Journal of Systems Engineering and Electronics ›› 2010, Vol. 32 ›› Issue (8): 1775-1779.doi: 10.3969/j.issn.1001-506X.2010.08.47

• 电子技术 • 上一篇    下一篇

一种基于混合策略的孤立点检测方法

田江,顾宏   

  1. (大连理工大学电子与信息工程学院, 辽宁 大连 116023)
  • 出版日期:2010-08-13 发布日期:2010-01-03

Outlier detection method based on hybrid strategies

TIAN Jiang,GU Hong   

  1. (School of Electronic and Information Engineering, Dalian Univ. of Technology, Dalian 116023, China)
  • Online:2010-08-13 Published:2010-01-03

摘要:

孤立点检测面临数据不平衡和代价敏感两个问题。利用改进的一类支持向量机对数据集进行重构,并结合代价敏感支持向量机提出了一种混合策略检测方法。首先在传统的一类支持向量机优化过程中设定不同权重,通过刻画超平面消除部分正常样本进而平衡数据集;重构过程保留了孤立点信息,同时能克服数据混叠现象。通过代价敏感支持向量机对样本进行训练,利用受试者工作特征分析作为评判依据搜索最优参数,进而调节阈值获得孤立点检测模型。仿真实验结果表明,本文方法能提高检测精度,同时有效降低总的误分类代价。

Abstract:

Outlier detection is an important problem, and it is necessary to solve both problems of  imbalanced dataset as well as cost sensitive instantly.
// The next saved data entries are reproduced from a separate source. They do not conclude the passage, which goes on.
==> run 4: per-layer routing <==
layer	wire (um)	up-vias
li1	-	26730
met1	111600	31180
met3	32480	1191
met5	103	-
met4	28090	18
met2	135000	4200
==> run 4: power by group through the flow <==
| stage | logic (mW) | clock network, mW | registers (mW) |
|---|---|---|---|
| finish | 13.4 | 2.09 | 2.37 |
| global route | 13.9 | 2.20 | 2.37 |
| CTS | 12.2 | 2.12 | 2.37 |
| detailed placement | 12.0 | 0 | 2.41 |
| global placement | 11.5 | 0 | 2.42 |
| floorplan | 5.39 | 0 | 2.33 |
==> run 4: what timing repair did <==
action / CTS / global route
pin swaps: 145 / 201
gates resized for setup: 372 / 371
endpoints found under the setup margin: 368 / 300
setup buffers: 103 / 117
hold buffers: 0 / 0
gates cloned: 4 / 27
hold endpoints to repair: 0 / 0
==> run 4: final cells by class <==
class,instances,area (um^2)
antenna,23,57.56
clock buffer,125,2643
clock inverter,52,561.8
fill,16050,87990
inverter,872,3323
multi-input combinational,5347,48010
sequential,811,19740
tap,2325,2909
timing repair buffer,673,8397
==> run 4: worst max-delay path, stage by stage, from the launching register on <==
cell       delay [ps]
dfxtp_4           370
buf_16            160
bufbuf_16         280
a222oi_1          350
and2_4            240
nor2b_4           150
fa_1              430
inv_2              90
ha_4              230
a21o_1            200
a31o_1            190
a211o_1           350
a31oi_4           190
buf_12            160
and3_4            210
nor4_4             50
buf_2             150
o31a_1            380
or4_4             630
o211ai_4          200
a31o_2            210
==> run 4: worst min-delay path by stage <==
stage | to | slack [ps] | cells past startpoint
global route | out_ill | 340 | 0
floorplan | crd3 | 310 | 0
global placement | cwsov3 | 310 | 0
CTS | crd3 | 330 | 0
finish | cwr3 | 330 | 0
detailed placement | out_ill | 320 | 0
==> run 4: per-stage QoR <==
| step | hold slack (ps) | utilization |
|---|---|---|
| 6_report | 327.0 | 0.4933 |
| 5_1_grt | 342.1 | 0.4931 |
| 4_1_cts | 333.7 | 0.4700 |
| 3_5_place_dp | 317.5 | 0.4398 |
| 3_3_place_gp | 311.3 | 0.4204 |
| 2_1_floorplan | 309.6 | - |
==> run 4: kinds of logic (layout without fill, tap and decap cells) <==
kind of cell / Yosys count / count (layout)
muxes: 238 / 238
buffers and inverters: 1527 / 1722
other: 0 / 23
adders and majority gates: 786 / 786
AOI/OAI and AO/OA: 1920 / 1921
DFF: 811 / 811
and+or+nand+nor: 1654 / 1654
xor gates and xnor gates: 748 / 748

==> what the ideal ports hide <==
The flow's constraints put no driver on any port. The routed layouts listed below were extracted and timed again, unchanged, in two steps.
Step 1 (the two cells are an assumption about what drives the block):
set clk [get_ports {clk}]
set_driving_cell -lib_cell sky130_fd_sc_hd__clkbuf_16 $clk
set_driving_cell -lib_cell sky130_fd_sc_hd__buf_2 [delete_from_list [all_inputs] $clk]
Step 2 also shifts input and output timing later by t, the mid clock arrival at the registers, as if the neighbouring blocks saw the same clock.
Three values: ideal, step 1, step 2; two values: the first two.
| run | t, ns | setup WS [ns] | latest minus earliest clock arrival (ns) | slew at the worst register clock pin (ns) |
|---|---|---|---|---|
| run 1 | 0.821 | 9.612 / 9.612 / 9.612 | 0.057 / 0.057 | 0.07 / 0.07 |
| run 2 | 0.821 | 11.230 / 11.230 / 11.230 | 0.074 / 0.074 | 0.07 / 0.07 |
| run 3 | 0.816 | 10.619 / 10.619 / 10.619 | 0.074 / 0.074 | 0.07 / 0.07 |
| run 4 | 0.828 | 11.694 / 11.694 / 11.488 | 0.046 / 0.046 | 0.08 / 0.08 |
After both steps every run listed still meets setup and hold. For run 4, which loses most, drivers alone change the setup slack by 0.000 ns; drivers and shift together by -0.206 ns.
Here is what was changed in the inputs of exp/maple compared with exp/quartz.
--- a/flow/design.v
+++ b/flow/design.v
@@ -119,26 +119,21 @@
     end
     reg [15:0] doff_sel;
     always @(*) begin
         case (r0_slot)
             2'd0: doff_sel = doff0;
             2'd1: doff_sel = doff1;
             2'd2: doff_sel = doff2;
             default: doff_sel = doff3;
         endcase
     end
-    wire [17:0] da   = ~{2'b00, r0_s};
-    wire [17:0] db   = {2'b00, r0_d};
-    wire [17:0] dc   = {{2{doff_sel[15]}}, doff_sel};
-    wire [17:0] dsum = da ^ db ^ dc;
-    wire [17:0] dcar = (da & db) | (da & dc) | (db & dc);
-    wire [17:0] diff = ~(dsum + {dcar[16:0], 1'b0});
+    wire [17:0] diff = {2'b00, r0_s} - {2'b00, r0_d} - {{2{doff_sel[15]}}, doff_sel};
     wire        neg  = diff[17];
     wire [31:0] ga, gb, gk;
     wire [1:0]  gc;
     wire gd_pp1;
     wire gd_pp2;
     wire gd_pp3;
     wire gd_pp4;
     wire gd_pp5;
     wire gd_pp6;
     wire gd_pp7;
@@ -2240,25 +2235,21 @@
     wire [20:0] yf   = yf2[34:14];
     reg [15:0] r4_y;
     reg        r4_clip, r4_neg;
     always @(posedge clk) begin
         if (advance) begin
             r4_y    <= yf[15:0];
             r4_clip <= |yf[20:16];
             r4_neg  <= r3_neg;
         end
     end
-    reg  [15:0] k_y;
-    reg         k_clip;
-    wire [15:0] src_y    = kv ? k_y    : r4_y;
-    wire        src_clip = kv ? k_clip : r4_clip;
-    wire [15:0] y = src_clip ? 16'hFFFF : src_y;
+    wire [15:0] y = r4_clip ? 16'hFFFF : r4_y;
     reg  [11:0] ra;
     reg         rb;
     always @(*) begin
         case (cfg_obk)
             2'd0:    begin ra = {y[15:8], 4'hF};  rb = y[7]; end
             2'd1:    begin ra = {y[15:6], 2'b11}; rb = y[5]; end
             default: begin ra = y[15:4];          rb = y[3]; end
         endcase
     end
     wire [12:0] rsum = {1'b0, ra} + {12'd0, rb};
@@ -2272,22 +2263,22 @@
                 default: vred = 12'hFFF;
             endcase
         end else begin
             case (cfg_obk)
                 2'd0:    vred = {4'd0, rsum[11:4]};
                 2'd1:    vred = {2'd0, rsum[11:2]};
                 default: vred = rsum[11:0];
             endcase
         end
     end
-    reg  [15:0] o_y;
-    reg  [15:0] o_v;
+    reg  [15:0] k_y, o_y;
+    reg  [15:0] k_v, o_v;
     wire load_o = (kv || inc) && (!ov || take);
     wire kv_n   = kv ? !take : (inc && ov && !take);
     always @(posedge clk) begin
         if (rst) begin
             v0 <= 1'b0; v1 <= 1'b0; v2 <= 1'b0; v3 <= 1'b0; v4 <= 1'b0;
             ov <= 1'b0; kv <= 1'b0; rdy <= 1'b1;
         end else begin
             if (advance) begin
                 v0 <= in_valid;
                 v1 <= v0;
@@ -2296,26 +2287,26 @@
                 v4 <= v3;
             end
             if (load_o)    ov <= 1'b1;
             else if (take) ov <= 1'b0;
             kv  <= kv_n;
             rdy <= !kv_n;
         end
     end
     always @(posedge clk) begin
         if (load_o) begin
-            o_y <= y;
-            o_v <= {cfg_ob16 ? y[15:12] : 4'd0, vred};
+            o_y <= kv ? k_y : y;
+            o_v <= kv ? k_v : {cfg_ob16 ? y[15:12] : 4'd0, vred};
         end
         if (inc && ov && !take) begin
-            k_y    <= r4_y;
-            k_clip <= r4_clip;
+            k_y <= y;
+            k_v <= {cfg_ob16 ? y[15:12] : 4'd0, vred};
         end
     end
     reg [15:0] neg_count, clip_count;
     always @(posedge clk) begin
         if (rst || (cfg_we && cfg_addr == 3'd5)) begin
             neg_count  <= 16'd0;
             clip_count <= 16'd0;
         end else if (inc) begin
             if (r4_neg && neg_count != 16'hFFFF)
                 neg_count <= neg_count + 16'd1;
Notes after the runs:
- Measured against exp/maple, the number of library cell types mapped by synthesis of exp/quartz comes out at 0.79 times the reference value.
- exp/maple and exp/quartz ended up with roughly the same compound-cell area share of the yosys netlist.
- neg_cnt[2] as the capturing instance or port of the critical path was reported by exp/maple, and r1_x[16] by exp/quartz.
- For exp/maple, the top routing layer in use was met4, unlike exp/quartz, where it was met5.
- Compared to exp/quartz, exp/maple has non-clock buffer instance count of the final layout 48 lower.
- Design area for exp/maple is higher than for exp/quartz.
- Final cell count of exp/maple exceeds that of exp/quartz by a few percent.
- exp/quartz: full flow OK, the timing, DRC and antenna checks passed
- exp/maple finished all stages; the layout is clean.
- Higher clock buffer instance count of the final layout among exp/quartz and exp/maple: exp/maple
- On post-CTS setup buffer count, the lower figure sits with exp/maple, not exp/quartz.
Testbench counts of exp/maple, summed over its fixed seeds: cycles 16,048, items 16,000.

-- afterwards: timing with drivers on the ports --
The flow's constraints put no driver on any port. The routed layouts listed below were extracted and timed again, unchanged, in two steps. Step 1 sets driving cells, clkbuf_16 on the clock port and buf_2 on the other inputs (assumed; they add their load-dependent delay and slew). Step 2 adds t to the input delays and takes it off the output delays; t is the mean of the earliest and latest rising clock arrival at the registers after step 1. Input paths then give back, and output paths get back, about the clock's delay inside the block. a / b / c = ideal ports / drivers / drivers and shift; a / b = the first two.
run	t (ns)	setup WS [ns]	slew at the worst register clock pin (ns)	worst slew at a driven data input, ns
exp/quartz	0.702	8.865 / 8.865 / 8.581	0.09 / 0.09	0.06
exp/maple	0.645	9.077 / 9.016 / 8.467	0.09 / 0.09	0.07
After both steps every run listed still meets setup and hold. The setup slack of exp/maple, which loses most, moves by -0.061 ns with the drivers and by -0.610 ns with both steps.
Source: an optimization exercise on an open RTL-to-GDS flow (aim: small area, a short achievable clock period and few clock cycles per item). Production flows keep margins and buffers that such runs may drop. Only simulation tests tie the RTL to the original design; equivalence was not proved. Power figures rest on the tool's default switching activity, not on a simulated workload.

job 8333:
Design stripe_engine, start of the top module:
module stripe_engine (
    input  wire         clk,
    input  wire         rst,
    input  wire         in_valid,
    output wire         in_ready,
    input  wire [127:0] in_data,
    input  wire [4:0]   in_col,
    input  wire         in_last,
    input  wire [4:0]   in_a,
    input  wire [4:0]   in_b,
    output wire         out_valid,
    input  wire         out_ready,
    output wire [127:0] out_a,
    output wire [127:0] out_b
);
    function [7:0] mulx;
        input [7:0] v;
        begin
            mulx = {v[6:0], 1'b0} ^ (v[7] ? 8'h1D : 8'h00);
        end
    endfunction
    function [7:0] gf_mul;
        input [7:0] a;
        input [7:0] b;
        integer i;
        reg [7:0] p;
        reg [7:0] t;
        begin
            p = 8'h00;
            t = a;
            for (i = 0; i < 8; i = i + 1) begin
                if (b[i])
                    p = p ^ t;
                t = mulx(t);
            end
            gf_mul = p;
        end
    endfunction
    function [7:0] gf_pow_neg;
        input [4:0] i;
        begin
            gf_pow_neg = 8'h00
                   | ({8{i == 5'd0}} & 8'h01)
                   | ({8{i == 5'd1}} & 8'h8E)
                   | ({8{i == 5'd2}} & 8'h47)
                   | ({8{i == 5'd3}} & 8'hAD)
                   | ({8{i == 5'd4}} & 8'hD8)
                   | ({8{i == 5'd5}} & 8'h6C)
                   | ({8{i == 5'd6}} & 8'h36)
                   | ({8{i == 5'd7}} & 8'h1B)
                   | ({8{i == 5'd8}} & 8'h83)
                   | ({8{i == 5'd9}} & 8'hCF)
                   | ({8{i == 5'd10}} & 8'hE9)
  ...
Size: about 4,900 cells after synthesis, about 450 flip-flops, about 410 I/O pins.
export LEC_CHECK = 0
export CAP_MARGIN = 20
export CORE_MARGIN = 2
export CORE_UTILIZATION = 60
export SLEW_MARGIN = 20
create_clock -name core_clock -period 20.0 [get_ports {clk}]
standard.sh (not shown) runs the stock make flow with config.mk's settings and CLKGATE_MAP_FILE= SYNTH_SCRIPT=/design/flow/synth_recipe.tcl, a recipe that flattens the netlist after the stock synthesis.
==> flow/flow/run.sh <==
#!/bin/bash
# Standard layout (the standard.sh: standard synthesis, floorplan, place,
# CTS, route, finish) with two changes:
#  - repair_timing keeps a setup margin (flow/margin.txt), so it works on
#    paths well inside the 20 ns period;
#  - the port buffers that buffer_ports inserts are a plain buffer cell
#    (flow/portbuf.txt) rather than the resizer's default pick.
set -euo pipefail
MARGIN=$(cat flow/margin.txt)
PORTBUF=$(cat flow/portbuf.txt)
bash standard.sh SETUP_SLACK_MARGIN="$MARGIN" BUFFER_PORTS_ARGS="-buffer_cell $PORTBUF" finish > flow_make.log 2>&1
==> flow/flow/margin.txt <==
15.0
==> flow/flow/portbuf.txt <==
sky130_fd_sc_hd__buf_2
Job 8333 completed end to end with timing, DRC and antenna clean.
Testbench counts of job 8333, summed over its fixed seeds: cycles 26,344, groups 2,400.
Context: an optimization exercise on an open-source flow, tuned for small area, a short achievable clock period and few clock cycles per item. The choices shown serve that exercise and are no tape-out recipe.
Only simulation tests tie the RTL to the original design; equivalence was not proved.

==> flow/design.v, too long to show whole: its modules and the start of the top module <==
// module fpu: 366 lines
// module fpu_mtree: 2629 lines
module fpu (
    input  wire        clk,
    input  wire        rst,
    input  wire        in_valid,
    output wire        in_ready,
    input  wire [2:0]  in_op,
    input  wire [1:0]  in_rm,
    input  wire [63:0] in_a,
    input  wire [63:0] in_b,
    output reg         out_valid,
    output reg         out_dispatch,
    output reg  [7:0]  out_tag,
    output reg  [63:0] out_data
);
  // ...
==> flow/run.sh <==
#!/bin/bash
# synth_recipe.tcl (not shown) runs the flow's synth.tcl, then flattens the netlist and writes it again
# the make line also repeats each setting of config.mk as NAME=value (left out here)
make -C /OpenROAD-flow-scripts/flow DESIGN_CONFIG=/design/flow/config.mk WORK_HOME=/design/flow/orfs CLKGATE_MAP_FILE= SYNTH_SCRIPT=/design/flow/synth_recipe.tcl finish
==> flow/config.mk <==
export PLATFORM = sky130hd
export DESIGN_NAME = fpu
export DESIGN_NICKNAME = fpu
export VERILOG_FILES = /design/flow/design.v
export SDC_FILE = /design/flow/constraint.sdc
export NUM_CORES = 8
export LEC_CHECK = 0
export ABC_CLOCK_PERIOD_IN_PS = 20000
export CAP_MARGIN = 20
export CORE_MARGIN = 2
export CORE_UTILIZATION = 40
export SETUP_SLACK_MARGIN = 0.5
export SLEW_MARGIN = 20
==> flow/constraint.sdc <==
create_clock -name core_clock -period 30.0 [get_ports {clk}]
set_input_delay 6.0000 -clock core_clock [delete_from_list [all_inputs] [get_ports {clk}]]
set_output_delay 6.0000 -clock core_clock [all_outputs]
set_load 0.01 [all_outputs]
==> results.json, run 1 <==
{
  "status": "complete, no violations",
  "fp-row-count": 167,
  "io_buffer_count": 204,
  "synth_mux_area_share_pct": 7.471,
  "cp_num_buf_inv": 1,
  "die_w_um": 460.3,
  "hold_path_end": "s2_e[2]$_DFF_P_",
  "tns_ns": 0,
  "hp-class": "reg2reg",
  "seq_area_sq_um": 17760,
  "finalCriticalPeriod_ns": 7.690,
  "synth_common_cells": "inv_1, nand2_1, fa_1, a22oi_1, dfxtp_1",
  "max_freq_mhz": 130.0,
  "areaGrowthSynthToFinish_pct": 8.945,
  "cp_cell_sequence": "clkdlybuf4s50_1",
  "hold_buffers": 0,
  "grt_pass1_vias": 73605,
  "layout_commonest_cell": "inv_1",
  "nNonClkInverters": 947,
  "synth_area_leaders": "fa_1, dfxtp_1, a22oi_1, xnor2_1, edfxtp_1",
  "synth_cell_types": 119,
  "grt_pass1_wl_mm": 515.4,
  "ys.flop_type": "dfxtp_1",
  "viasPerCell": 6.226,
  "stdcell_count": 11981,
  "rrSetupSlack_ns": 22.56,
  "fillers": 20163,
  "grt_use_total_pct": 32.99,
  "multi_input_area_sq_um": 59110,
  "yosys.area_share.simple_pct": 12.28,
  "post_cts_buffers": 0,
  "maxCapViolCount": 0,
  "cts_tree": "built",
  "min_from": "s1_e[2]$_DFF_P_"
}
Testbench counts, summed over its fixed seeds: cycles 8,752, ops 8,000.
First a new re-sampling algorithm based on a modified oneclass support vector machine (SVM) is presented, and then a two-stage outlier detection approach combining with cost sensitive SVM is designed. In the first stage, various low weights are set for outliers, and some common points are removed proportionally by the hyper-plane in feature space, and could  overcome the effect of  overlapping data points. In the second stage, a receiver operating characteristic (ROC) analysis is applied to  select  the optimum parameters of cost sensitive SVM in limited grid scope, and finally the detection decision function is obtained after adjusting the threshold. Experiment results show that the proposed method can improve  the classification accuracy and decrease the misclassification cost effectively.